[Records excerpted from a collection]
+ + + +

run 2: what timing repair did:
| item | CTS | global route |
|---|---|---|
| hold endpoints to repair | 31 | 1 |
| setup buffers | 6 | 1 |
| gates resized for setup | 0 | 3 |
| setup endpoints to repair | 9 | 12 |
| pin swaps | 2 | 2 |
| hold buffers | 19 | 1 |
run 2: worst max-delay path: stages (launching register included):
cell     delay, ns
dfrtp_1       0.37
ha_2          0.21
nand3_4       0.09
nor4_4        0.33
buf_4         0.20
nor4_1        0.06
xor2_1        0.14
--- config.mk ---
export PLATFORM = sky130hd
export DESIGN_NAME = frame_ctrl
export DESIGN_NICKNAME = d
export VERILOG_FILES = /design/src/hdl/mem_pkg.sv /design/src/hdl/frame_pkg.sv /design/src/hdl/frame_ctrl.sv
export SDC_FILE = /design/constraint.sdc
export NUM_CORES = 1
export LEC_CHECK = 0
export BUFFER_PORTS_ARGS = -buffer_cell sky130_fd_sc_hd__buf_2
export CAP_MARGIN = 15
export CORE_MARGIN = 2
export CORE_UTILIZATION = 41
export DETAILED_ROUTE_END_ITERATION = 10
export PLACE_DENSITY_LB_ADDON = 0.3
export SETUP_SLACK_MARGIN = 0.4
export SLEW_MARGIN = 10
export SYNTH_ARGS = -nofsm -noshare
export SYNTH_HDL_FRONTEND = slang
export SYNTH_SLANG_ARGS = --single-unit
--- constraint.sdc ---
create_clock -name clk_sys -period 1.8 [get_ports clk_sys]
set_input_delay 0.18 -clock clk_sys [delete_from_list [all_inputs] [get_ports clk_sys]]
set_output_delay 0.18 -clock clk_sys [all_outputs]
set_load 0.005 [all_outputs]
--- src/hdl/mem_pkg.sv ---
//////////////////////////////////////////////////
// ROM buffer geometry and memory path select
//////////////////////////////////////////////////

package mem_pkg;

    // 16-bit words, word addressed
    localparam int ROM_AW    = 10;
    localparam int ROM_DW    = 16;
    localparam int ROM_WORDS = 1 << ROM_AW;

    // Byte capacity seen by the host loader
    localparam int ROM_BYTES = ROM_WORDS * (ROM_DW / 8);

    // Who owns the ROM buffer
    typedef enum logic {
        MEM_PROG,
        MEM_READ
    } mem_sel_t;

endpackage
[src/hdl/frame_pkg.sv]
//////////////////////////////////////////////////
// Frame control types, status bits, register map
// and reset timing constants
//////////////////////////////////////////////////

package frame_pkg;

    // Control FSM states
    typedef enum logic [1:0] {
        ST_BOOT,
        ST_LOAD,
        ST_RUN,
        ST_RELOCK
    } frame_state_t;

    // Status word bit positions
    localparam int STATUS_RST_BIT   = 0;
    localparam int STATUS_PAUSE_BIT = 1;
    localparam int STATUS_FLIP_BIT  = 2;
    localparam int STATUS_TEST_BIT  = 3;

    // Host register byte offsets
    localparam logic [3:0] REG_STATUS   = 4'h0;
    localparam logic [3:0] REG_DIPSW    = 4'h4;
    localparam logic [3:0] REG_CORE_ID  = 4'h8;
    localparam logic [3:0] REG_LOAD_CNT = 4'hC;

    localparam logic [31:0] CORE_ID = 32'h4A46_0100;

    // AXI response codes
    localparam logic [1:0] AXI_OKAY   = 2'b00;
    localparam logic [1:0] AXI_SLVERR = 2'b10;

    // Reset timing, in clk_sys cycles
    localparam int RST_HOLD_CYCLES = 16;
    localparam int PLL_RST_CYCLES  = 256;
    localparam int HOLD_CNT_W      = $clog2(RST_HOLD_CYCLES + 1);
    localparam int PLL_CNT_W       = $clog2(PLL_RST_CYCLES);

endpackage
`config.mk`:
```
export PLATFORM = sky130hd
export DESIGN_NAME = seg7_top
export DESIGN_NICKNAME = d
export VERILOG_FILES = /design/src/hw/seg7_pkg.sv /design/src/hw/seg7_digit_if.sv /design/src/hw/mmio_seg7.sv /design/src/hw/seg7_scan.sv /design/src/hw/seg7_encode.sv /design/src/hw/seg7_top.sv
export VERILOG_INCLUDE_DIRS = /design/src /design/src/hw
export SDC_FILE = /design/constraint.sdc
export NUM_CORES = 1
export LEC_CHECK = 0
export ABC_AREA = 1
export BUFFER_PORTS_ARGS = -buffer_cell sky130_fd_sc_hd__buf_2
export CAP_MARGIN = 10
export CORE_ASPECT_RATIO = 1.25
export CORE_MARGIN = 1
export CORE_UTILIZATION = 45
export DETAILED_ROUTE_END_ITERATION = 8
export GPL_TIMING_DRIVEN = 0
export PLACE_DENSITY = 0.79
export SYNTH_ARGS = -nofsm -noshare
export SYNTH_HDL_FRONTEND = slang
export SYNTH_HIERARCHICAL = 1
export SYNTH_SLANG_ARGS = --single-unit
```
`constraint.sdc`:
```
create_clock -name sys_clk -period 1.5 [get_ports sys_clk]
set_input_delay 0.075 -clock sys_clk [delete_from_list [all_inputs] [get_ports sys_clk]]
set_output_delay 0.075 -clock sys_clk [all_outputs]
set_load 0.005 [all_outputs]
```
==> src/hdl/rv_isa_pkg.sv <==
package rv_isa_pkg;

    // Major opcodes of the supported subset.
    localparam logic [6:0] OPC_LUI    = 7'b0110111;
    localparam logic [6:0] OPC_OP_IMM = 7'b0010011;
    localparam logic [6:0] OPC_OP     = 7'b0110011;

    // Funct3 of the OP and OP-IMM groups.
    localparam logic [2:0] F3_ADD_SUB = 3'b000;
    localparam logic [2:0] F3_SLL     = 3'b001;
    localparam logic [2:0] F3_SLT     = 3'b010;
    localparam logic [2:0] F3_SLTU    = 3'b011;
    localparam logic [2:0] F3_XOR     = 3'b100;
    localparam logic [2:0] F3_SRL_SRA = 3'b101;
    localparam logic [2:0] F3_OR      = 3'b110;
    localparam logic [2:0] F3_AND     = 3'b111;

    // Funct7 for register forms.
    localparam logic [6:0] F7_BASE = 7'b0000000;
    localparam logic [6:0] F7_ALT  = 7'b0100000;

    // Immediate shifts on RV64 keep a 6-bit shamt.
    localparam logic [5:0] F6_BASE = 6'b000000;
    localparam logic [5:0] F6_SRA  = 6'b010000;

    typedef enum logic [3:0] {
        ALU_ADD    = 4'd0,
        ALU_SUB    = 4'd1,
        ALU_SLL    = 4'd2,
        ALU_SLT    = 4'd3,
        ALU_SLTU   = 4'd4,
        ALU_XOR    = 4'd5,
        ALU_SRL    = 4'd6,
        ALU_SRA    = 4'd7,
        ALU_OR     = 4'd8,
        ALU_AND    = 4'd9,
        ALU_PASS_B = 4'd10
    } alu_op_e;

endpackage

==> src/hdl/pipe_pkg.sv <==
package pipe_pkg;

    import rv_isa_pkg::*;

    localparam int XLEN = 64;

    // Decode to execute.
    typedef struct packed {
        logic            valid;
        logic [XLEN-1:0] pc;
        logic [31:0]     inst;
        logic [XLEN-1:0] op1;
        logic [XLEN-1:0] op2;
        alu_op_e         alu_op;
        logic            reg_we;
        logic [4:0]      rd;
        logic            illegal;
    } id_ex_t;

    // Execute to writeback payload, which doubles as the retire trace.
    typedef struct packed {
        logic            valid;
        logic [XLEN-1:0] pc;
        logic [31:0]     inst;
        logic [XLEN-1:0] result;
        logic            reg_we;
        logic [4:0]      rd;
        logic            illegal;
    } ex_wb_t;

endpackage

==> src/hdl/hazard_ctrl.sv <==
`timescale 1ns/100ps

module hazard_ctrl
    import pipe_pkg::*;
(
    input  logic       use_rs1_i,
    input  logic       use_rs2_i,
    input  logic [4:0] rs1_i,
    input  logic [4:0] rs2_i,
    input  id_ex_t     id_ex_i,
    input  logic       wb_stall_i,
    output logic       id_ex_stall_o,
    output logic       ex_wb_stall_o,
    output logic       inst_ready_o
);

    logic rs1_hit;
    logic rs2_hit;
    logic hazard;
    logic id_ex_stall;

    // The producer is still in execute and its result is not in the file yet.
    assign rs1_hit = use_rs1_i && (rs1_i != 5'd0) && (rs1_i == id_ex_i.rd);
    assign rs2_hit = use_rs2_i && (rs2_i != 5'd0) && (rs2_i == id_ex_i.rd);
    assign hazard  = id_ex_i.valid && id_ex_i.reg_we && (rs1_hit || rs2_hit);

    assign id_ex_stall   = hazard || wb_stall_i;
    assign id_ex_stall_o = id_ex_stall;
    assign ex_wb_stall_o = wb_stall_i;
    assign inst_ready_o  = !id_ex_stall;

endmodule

+ + + +

Task brief: In your reply, restate exactly the lines from the start of the records above through the line holding "the ROM buffer", including both, and nothing else.

Solution for this task:
run 2: what timing repair did:
| item | CTS | global route |
|---|---|---|
| hold endpoints to repair | 31 | 1 |
| setup buffers | 6 | 1 |
| gates resized for setup | 0 | 3 |
| setup endpoints to repair | 9 | 12 |
| pin swaps | 2 | 2 |
| hold buffers | 19 | 1 |
run 2: worst max-delay path: stages (launching register included):
cell     delay, ns
dfrtp_1       0.37
ha_2          0.21
nand3_4       0.09
nor4_4        0.33
buf_4         0.20
nor4_1        0.06
xor2_1        0.14
--- config.mk ---
export PLATFORM = sky130hd
export DESIGN_NAME = frame_ctrl
export DESIGN_NICKNAME = d
export VERILOG_FILES = /design/src/hdl/mem_pkg.sv /design/src/hdl/frame_pkg.sv /design/src/hdl/frame_ctrl.sv
export SDC_FILE = /design/constraint.sdc
export NUM_CORES = 1
export LEC_CHECK = 0
export BUFFER_PORTS_ARGS = -buffer_cell sky130_fd_sc_hd__buf_2
export CAP_MARGIN = 15
export CORE_MARGIN = 2
export CORE_UTILIZATION = 41
export DETAILED_ROUTE_END_ITERATION = 10
export PLACE_DENSITY_LB_ADDON = 0.3
export SETUP_SLACK_MARGIN = 0.4
export SLEW_MARGIN = 10
export SYNTH_ARGS = -nofsm -noshare
export SYNTH_HDL_FRONTEND = slang
export SYNTH_SLANG_ARGS = --single-unit
--- constraint.sdc ---
create_clock -name clk_sys -period 1.8 [get_ports clk_sys]
set_input_delay 0.18 -clock clk_sys [delete_from_list [all_inputs] [get_ports clk_sys]]
set_output_delay 0.18 -clock clk_sys [all_outputs]
set_load 0.005 [all_outputs]
--- src/hdl/mem_pkg.sv ---
//////////////////////////////////////////////////
// ROM buffer geometry and memory path select
//////////////////////////////////////////////////

package mem_pkg;

    // 16-bit words, word addressed
    localparam int ROM_AW    = 10;
    localparam int ROM_DW    = 16;
    localparam int ROM_WORDS = 1 << ROM_AW;

    // Byte capacity seen by the host loader
    localparam int ROM_BYTES = ROM_WORDS * (ROM_DW / 8);

    // Who owns the ROM buffer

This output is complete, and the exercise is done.